* Task description:
Search each line below for "resized", then return the lines where it appears.

* Source material:
Start of Block
From an optimization exercise on the open Yosys and OpenROAD flow, aimed at small area and a short achievable clock period; shortcuts taken in it are not production practice. Function was checked by simulation only, so behaviour that the tests miss may differ from the original.

==> quartz: inputs <==
// bam_servo
module bam_servo (
    input  wire        clk,
    input  wire        rst,
    input  wire        cmd_valid,
    output wire        cmd_ready,
    input  wire [39:0] cmd_word,
    output reg         rsp_valid,
    output reg  [1:0]  rsp_status,
    output reg  [31:0] rsp_data,
    input  wire        tick_valid,
    input  wire [31:0] tick_now,
    input  wire        estop_req,
    input  wire [9:0]  enc_raw,
    output reg         enc_strobe,
    output wire [14:0] pwm_a,
    output wire [14:0] pwm_b,
    output wire        diag_irq
);
clock: 110.0 ns
lec_check: 0
abc_area: 1
cap_margin: 20
core_margin: 2
core_utilization: 40
slew_margin: 20
synth_memory_max_bits: 8192
standard.sh (not shown) runs the stock make flow with config.mk's settings and CLKGATE_MAP_FILE= SYNTH_SCRIPT=/design/flow/synth_recipe.tcl, a recipe that flattens the netlist after the stock synthesis.
==> flow/flow/run.sh <==
#!/bin/bash
set -euo pipefail
W=$(pwd)
MODS="bam_kin_mul bam_plaw_mul"
{
  echo "proc extract_fa {args} { yosys extract_fa {*}\$args $MODS }"
  echo 'proc dfflibmap {args} {'
  echo '  yosys setattr -mod -unset keep_hierarchy'
  echo '  yosys flatten'
  echo '  yosys opt -fast -purge'
  echo '  yosys dfflibmap {*}$args'
  echo '}'
  cat "$W/synth_recipe.tcl"
} > "$W/flow_synth.tcl"
bash "$W/standard.sh" "SYNTH_SCRIPT=$W/flow_synth.tcl" "SYNTH_KEEP_MODULES=$MODS" \
  SETUP_SLACK_MARGIN=58 "${@:-finish}" > "$W/flow_make.log" 2>&1
==> inputs of nickel, as changes to quartz <==
--- a/flow/flow/run.sh
+++ b/flow/flow/run.sh
@@ -15,2 +15,2 @@
 bash "$W/standard.sh" "SYNTH_SCRIPT=$W/flow_synth.tcl" "SYNTH_KEEP_MODULES=$MODS" \
-  SETUP_SLACK_MARGIN=58 "${@:-finish}" > "$W/flow_make.log" 2>&1
+  SETUP_SLACK_MARGIN=51 "${@:-finish}" > "$W/flow_make.log" 2>&1
==> run summary <==
nickel finished with timing, DRC and antenna clean. quartz completed with no timing, DRC or antenna violations.
Die area is the same in quartz and nickel.
Against nickel, the via count of quartz is higher by 5.3%.
Against quartz, the utilization of nickel is lower by 6.4 points.
Flip-flop and latch count is the same in nickel and quartz.
In nickel the fmax is smaller than in quartz, by 5.0%.
Against nickel, the register-to-register slack of quartz is better by 2.1 ns.
Between nickel and quartz, the lower non-clock buffer count is in nickel (gap 524).
==> figures <==
Number of gates given a new drive strength after cts: nickel 102; quartz 1208
Status: nickel timing/DRC/antenna clean; quartz timing/DRC/antenna clean
Plain + repair buffers: nickel 497; quartz 1021
Wire length after detailed routing: nickel 338000 um; quartz 367000 um
Met1 capacity usage during global routing: nickel 45.6%; quartz 48.5%
Logic depth of the worst register-to-register path: nickel 254; quartz 234
Global Route Usage Sum: nickel 33.4%; quartz 36.5%
Worst-case setup slack after placement: nickel 45.95 ns; quartz 45.81 ns
Wire length of the first global-routing pass: nickel 486000 um; quartz 527000 um
Post-Route Utilization: nickel 44.5%; quartz 51.0%
GR met2 Demand/Resource: nickel 51.2%; quartz 55.0%
Relative area of non-clock buffer cells in the final design: nickel 5.96%; quartz 10.9%

========
==> build 83: inputs <==
bam_servo, a different RTL version from the one above (not shown whole).
Settings: LEC_CHECK=0, ABC_AREA=1, CAP_MARGIN=20, CORE_MARGIN=2, CORE_UTILIZATION=40, SLEW_MARGIN=20, SYNTH_MEMORY_MAX_BITS=8192; clock period 110.0 ns.
==> flow/flow/run.sh <==
#!/bin/bash
set -euo pipefail
W=$(pwd)
bash "$W/standard.sh" SETUP_SLACK_MARGIN=58 "${@:-finish}" > "$W/flow_make.log" 2>&1
==> inputs of build 44, as changes to build 83 <==
==> flow/flow/run.sh (replaced) <==
#!/bin/bash
set -euo pipefail
W=$(pwd)
bash "$W/standard.sh" SETUP_SLACK_MARGIN=51 "${@:-finish}" > "$W/flow_make.log" 2>&1
==> summary.md <==
| Metric | Value |
|---|---|
| Status | `timing/DRC/antenna clean` |
| Invs w/o clock | `1,794` |
| Clkbuf count | `70` |
| Antenna diodes | `3` |
| Post_cts resized | `1,200` |
| Syn-to-layout area delta | `28.0%` |
| Final period util | `52.1%` |
| Layout Cells excl Fill | `14,600` |
(the above is from build 83)
==> summary.md <==
| Metric | Value |
|---|---|
| Post_cts resized | `519` |
| Layout Cells excl Fill | `14,400` |
| Status | `timing/DRC/antenna clean` |
| Final period util | `53.0%` |
| Clkbuf count | `78` |
| Antenna diodes | `2` |
| Row Count | `161` |
| Syn-to-layout area delta | `22.1%` |
| Invs w/o clock | `1,792` |
(the above is from build 44)

========
==> v7: inputs <==
RTL: one of the versions met above, not the one the previous note started from.
Settings: LEC_CHECK=0, ABC_AREA=1, CAP_MARGIN=20, CORE_MARGIN=2, CORE_UTILIZATION=40, SLEW_MARGIN=20, SYNTH_MEMORY_MAX_BITS=8192; clock period 110.0 ns.
==> flow/flow/run.sh <==
#!/bin/bash
# Layout flow: the standard layout (standard.sh) with one change to synthesis.
# Full and half adders are extracted only inside the two multiplier modules
# (bam_kin_mul, bam_plaw_mul), which are kept as separate modules until then;
# the design is flattened just before flip-flop mapping, so ABC maps the square
# root and the rest of the logic as one network. Registers, their names and
# cell types are those of the standard synthesis.
set -euo pipefail
W=$(pwd)
MODS="bam_kin_mul bam_plaw_mul"
{
  echo "proc extract_fa {args} { yosys extract_fa {*}\$args $MODS }"
  echo 'proc dfflibmap {args} {'
  echo '  yosys setattr -mod -unset keep_hierarchy'
  echo '  yosys flatten'
  echo '  yosys opt -fast -purge'
  echo '  yosys dfflibmap {*}$args'
  echo '}'
  cat "$W/synth_recipe.tcl"
} > "$W/flow_synth.tcl"
bash "$W/standard.sh" "SYNTH_SCRIPT=$W/flow_synth.tcl" "SYNTH_KEEP_MODULES=$MODS" "${@:-finish}" > "$W/flow_make.log" 2>&1
==> inputs of v32, as changes to v7 <==
==> flow/flow/run.sh (replaced) <==
#!/bin/bash
set -euo pipefail
W=$(pwd)
bash "$W/standard.sh" SETUP_SLACK_MARGIN=58 "${@:-finish}" > "$W/flow_make.log" 2>&1
==> qor summary <==
| quantity | v32 | v7 |
|---|---|---|
| Result of the run | timing/DRC/antenna clean | timing/DRC/antenna clean |
| Final weighted congestion in routability-driven placement | 1.038 | 1.004 |
| Placed Cells incl. Taps | 12150 | 13410 |
| Clock Buffer Count | 79 | 74 |
| Seq/total area | 0.09779 | 0.1137 |
| Area delta synth->final | 28.98% | 6.424% |
| Sequential share of the synthesized area | 0.1261 | 0.1210 |
| Non-Clock Buffer Area Fraction | 0.1098 | 0.03887 |
| Sum of met2 wire segment lengths after detailed routing | 151000 microns | 140900 microns |
| Most common cell after layout, fill and taps aside | sky130_fd_sc_hd__inv_1 | sky130_fd_sc_hd__nand2_1 |
| Count leader, synth | sky130_fd_sc_hd__inv_1 | sky130_fd_sc_hd__nand2_1 |
| Met3 routed wirelength | 37060 microns | 33860 microns |
| Period minus WS final | 63.33 ns | 64.29 ns |
| Total standard cell area after synthesis | 0.07143 sq mm | 0.07444 sq mm |
| Pin count of the biggest net entering global routing | 94 | 168 |
| Worst-case register-to-register setup slack | 67.45 ns | 67.18 ns |

========
==> inputs of build 55 <==
RTL: one of the versions met above, not the one the previous note started from.
==> module bam_isqrt34, before the edit <==
module bam_isqrt34 (
    input  wire [33:0] d,
    output wire [16:0] q
);
    wire        q16 = d[33] | d[32];
    wire [1:0]  r0  = d[33:32] - {1'b0, q16};
    wire [20:0] rr  [0:8];
    wire [16:0] qq  [0:8];
    wire [18:0] q3v [0:8];
    assign rr[0]  = {19'd0, r0};
    assign qq[0]  = {16'd0, q16};
    assign q3v[0] = {17'd0, q16, q16};      
    genvar s;
    generate
        for (s = 0; s < 8; s = s + 1) begin : st
            localparam integer M  = 1 + 2 * s;      
            localparam integer WX = M + 5;          
            wire [M:0]    r   = rr[s][M:0];         
            wire [M-1:0]  qv  = qq[s][M-1:0];
            wire [M+1:0]  q3  = q3v[s][M+1:0];      
            wire [M+2:0]  q3p1 = {1'b0, q3} + 1'b1;
            wire [M+2:0]  q3p2 = {1'b0, q3} + 2'd2;
            wire [WX-1:0] x   = {r, d[31-4*s -: 4]};
            wire [WX:0]   d1  = {1'b0, x} - {{(WX+1-M-3){1'b0}}, qv, 3'b001};
            wire [WX:0]   d2  = {1'b0, x} - {{(WX+1-M-4){1'b0}}, qv, 4'b0100};
            wire [WX:0]   d3  = {1'b0, x} - {{(WX+1-M-6){1'b0}}, q3p1, 3'b001};
            wire          g3  = ~d3[WX];
            wire          g2  = ~d2[WX];
            wire          g1  = ~d1[WX];
            wire [1:0]    dig = g3 ? 2'd3 : g2 ? 2'd2 : g1 ? 2'd1 : 2'd0;
            wire [M+2:0]  rn  = g3 ? d3[M+2:0] : g2 ? d2[M+2:0] : g1 ? d1[M+2:0] : x[M+2:0];
            wire [M+3:0]  q3n = g3 ? {q3p2, 2'b01} : g2 ? {q3p1, 2'b10} : g1 ? {1'b0, q3, 2'b11} : {1'b0, q3, 2'b00};
            assign rr[s+1]  = {{(20-M-2){1'b0}}, rn};
            assign qq[s+1]  = {qq[s][14:0], dig};
            assign q3v[s+1] = q3n[M+3:0];
        end
    endgenerate
    assign q = qq[8];
endmodule
==> flow/config.mk <==
export PLATFORM = sky130hd
export DESIGN_NAME = bam_servo
export DESIGN_NICKNAME = bam_servo
export VERILOG_FILES = /design/flow/design.v
export SDC_FILE = /design/flow/constraint.sdc
export NUM_CORES = 4
export LEC_CHECK = 0
export ABC_AREA = 1
export CAP_MARGIN = 20
export CORE_MARGIN = 2
export CORE_UTILIZATION = 40
export SLEW_MARGIN = 20
export SYNTH_MEMORY_MAX_BITS = 8192
==> flow/constraint.sdc <==
create_clock -name core_clock -period 110.0 [get_ports {clk}]
set_input_delay 22.0000 -clock core_clock [delete_from_list [all_inputs] [get_ports {clk}]]
set_output_delay 22.0000 -clock core_clock [all_outputs]
set_load 0.01 [all_outputs]
run.sh (not shown) runs the stock make flow with config.mk's settings and CLKGATE_MAP_FILE= SYNTH_SCRIPT=/design/flow/synth_recipe.tcl, a recipe that flattens the netlist after the stock synthesis.
Stock flow here: none of the scripts above is used.
==> inputs of trial 23, as changes to build 55 <==
--- a/flow/design.v
+++ b/flow/design.v
@@ -292,40 +292,23 @@
     input  wire [33:0] d,
     output wire [16:0] q
 );
-    wire        q16 = d[33] | d[32];
-    wire [1:0]  r0  = d[33:32] - {1'b0, q16};
-    wire [20:0] rr  [0:8];
-    wire [16:0] qq  [0:8];
-    wire [18:0] q3v [0:8];
-    assign rr[0]  = {19'd0, r0};
-    assign qq[0]  = {16'd0, q16};
-    assign q3v[0] = {17'd0, q16, q16};      
-    genvar s;
+    wire [19:0] rem [0:17];
+    wire [16:0] qv  [0:17];
+    assign rem[0] = 20'd0;
+    assign qv[0]  = 17'd0;
+    genvar m;
     generate
-        for (s = 0; s < 8; s = s + 1) begin : st
-            localparam integer M  = 1 + 2 * s;      
-            localparam integer WX = M + 5;          
-            wire [M:0]    r   = rr[s][M:0];         
-            wire [M-1:0]  qv  = qq[s][M-1:0];
-            wire [M+1:0]  q3  = q3v[s][M+1:0];      
-            wire [M+2:0]  q3p1 = {1'b0, q3} + 1'b1;
-            wire [M+2:0]  q3p2 = {1'b0, q3} + 2'd2;
-            wire [WX-1:0] x   = {r, d[31-4*s -: 4]};
-            wire [WX:0]   d1  = {1'b0, x} - {{(WX+1-M-3){1'b0}}, qv, 3'b001};
-            wire [WX:0]   d2  = {1'b0, x} - {{(WX+1-M-4){1'b0}}, qv, 4'b0100};
-            wire [WX:0]   d3  = {1'b0, x} - {{(WX+1-M-6){1'b0}}, q3p1, 3'b001};
-            wire          g3  = ~d3[WX];
-            wire          g2  = ~d2[WX];
-            wire          g1  = ~d1[WX];
-            wire [1:0]    dig = g3 ? 2'd3 : g2 ? 2'd2 : g1 ? 2'd1 : 2'd0;
-            wire [M+2:0]  rn  = g3 ? d3[M+2:0] : g2 ? d2[M+2:0] : g1 ? d1[M+2:0] : x[M+2:0];
-            wire [M+3:0]  q3n = g3 ? {q3p2, 2'b01} : g2 ? {q3p1, 2'b10} : g1 ? {1'b0, q3, 2'b11} : {1'b0, q3, 2'b00};
-            assign rr[s+1]  = {{(20-M-2){1'b0}}, rn};
-            assign qq[s+1]  = {qq[s][14:0], dig};
-            assign q3v[s+1] = q3n[M+3:0];
+        for (m = 0; m < 17; m = m + 1) begin : st
+            localparam integer W = m + 3;
+            wire          pos = (m == 0) ? 1'b1 : ~rem[m][m+1];
+            wire [W-1:0]  a   = {rem[m][m:0], d[33-2*m -: 2]};
+            wire [W-1:0]  t   = {1'b0, qv[m][(m>0?m-1:0):0] & {(m>0?m:1){(m>0)}}, ~pos, 1'b1};
+            wire [W-1:0]  r   = a + (t ^ {W{pos}}) + {{(W-1){1'b0}}, pos};
+            assign rem[m+1] = {{(20-W){r[W-1]}}, r};
+            assign qv[m+1]  = {qv[m][15:0], ~r[W-1]};
         end
     endgenerate
-    assign q = qq[8];
+    assign q = qv[17];
 endmodule
 module bam_kin_mul (
     input  wire        kin,
==> flow/flow/run.sh (new file) <==
#!/bin/bash
# Layout flow: the standard layout (standard.sh) with one change to synthesis.
# Full and half adders are extracted only inside the two multiplier modules
# (bam_kin_mul, bam_plaw_mul), which are kept as separate modules until then;
# the design is flattened just before flip-flop mapping, so ABC maps the square
# root and the rest of the logic as one network. Registers, their names and
# cell types are those of the standard synthesis.
set -euo pipefail
W=$(pwd)
MODS="bam_kin_mul bam_plaw_mul"
{
  echo "proc extract_fa {args} { yosys extract_fa {*}\$args $MODS }"
  echo 'proc dfflibmap {args} {'
  echo '  yosys setattr -mod -unset keep_hierarchy'
  echo '  yosys flatten'
  echo '  yosys opt -fast -purge'
  echo '  yosys dfflibmap {*}$args'
  echo '}'
  cat "$W/synth_recipe.tcl"
} > "$W/flow_synth.tcl"
bash "$W/standard.sh" "SYNTH_SCRIPT=$W/flow_synth.tcl" "SYNTH_KEEP_MODULES=$MODS" "${@:-finish}" > "$W/flow_make.log" 2>&1
==> flow/standard.sh (new file) <==
#!/bin/bash
# synth_recipe.tcl (not shown) runs the flow's synth.tcl, then flattens the netlist and writes it again
# the make line also repeats each setting of config.mk as NAME=value (left out here)
make -C /OpenROAD-flow-scripts/flow DESIGN_CONFIG=/design/flow/config.mk WORK_HOME=/design/flow/orfs CLKGATE_MAP_FILE= SYNTH_SCRIPT=/design/flow/synth_recipe.tcl "${@:-finish}"
--- a/flow/config.mk
+++ b/flow/config.mk
@@ -9,5 +9,6 @@
 export CAP_MARGIN = 20
 export CORE_MARGIN = 2
 export CORE_UTILIZATION = 40
+export PLACE_DENSITY = 0.8
 export SLEW_MARGIN = 20
 export SYNTH_MEMORY_MAX_BITS = 8192
removed: flow/run.sh
==> run summary <==
Die Span Y 444.6 um; status finished clean; Fin Hold WS 452.2 ps; GR Layer Usage met1 0.4535; Worst Hold Launch drv_gain[6]; post-synthesis xor/xnor area fraction 0.1092; Setup crit start enc_raw[1]; fin area 0.08369 mm^2; Layout Utilization 0.4341; simple-gate portion of the synthesized area 0.2025; DIE AREA 0.1976 mm^2; Syn Area/Cell 6.831 um^2; adder and majority gate portion of the synthesized area 0.2442; Starting Density 0.4027; vias 82,950; M3 GR Usage 0.05947; synth top area cells fa_1, dfxtp_1, ha_1; Register-to-Register Setup Slack 60,190 ps
Source of the figures above: build 55

==> run summary <==
status finished clean; Setup crit start enc_raw[8]; dominant kind of cell multi-input gates; vias 78,469; synth top area cells fa_1, dfxtp_1, nand2_1; Starting Density 0.4019; GR Layer Usage met1 0.3826; Fin Hold WS 465.1 ps; Layout Utilization 0.4262; DIE AREA 0.1896 mm^2; Register-to-Register Setup Slack 67,370 ps; Die Span Y 435.4 um; M3 GR Usage 0.07641; simple-gate portion of the synthesized area 0.2748; post-synthesis xor/xnor area fraction 0.1021; Worst Hold Launch drv_d[4]; fin area 0.07895 mm^2
Source of the figures above: trial 23

re-timing with driven ports:
In the flow no input, the clock included, has a driving cell. The finished layouts below were timed again as built, in two steps. Step 1 assumes that a clkbuf_16 drives the clock port and a buf_2 every other input. Step 2 adds t to the input delays and takes it off the output delays; t is the mean of the earliest and latest rising clock arrival at the registers after step 1. Input paths then give back, and output paths get back, about the clock's delay inside the block. a / b / c = no drivers / after step 1 / after step 2; a / b = the first two.
run | shift t [ns] | setup WS [ns] | cell pins on the clock port's net
quartz | 0.752 | 55.940 / 55.941 / 55.189 | 1
nickel | 0.734 | 53.119 / 53.149 / 52.415 | 1
build 83 | 0.755 | 52.730 / 52.750 / 51.995 | 1
build 44 | 0.745 | 51.655 / 51.707 / 50.962 | 1
v7 | 0.732 | 45.710 / 45.751 / 45.019 | 1
v32 | 0.767 | 46.669 / 46.711 / 45.944 | 1
build 55 | 0.740 | 38.859 / 38.914 / 38.174 | 1
trial 23 | 0.741 | 45.843 / 45.893 / 45.152 | 1
After both steps setup and hold are still met in every run listed. For quartz, which loses most, drivers alone change the setup slack by +0.001 ns; drivers and shift together by -0.751 ns.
End of Block
* Solution for this exercise:
| Post_cts resized | `1,200` |
| Post_cts resized | `519` |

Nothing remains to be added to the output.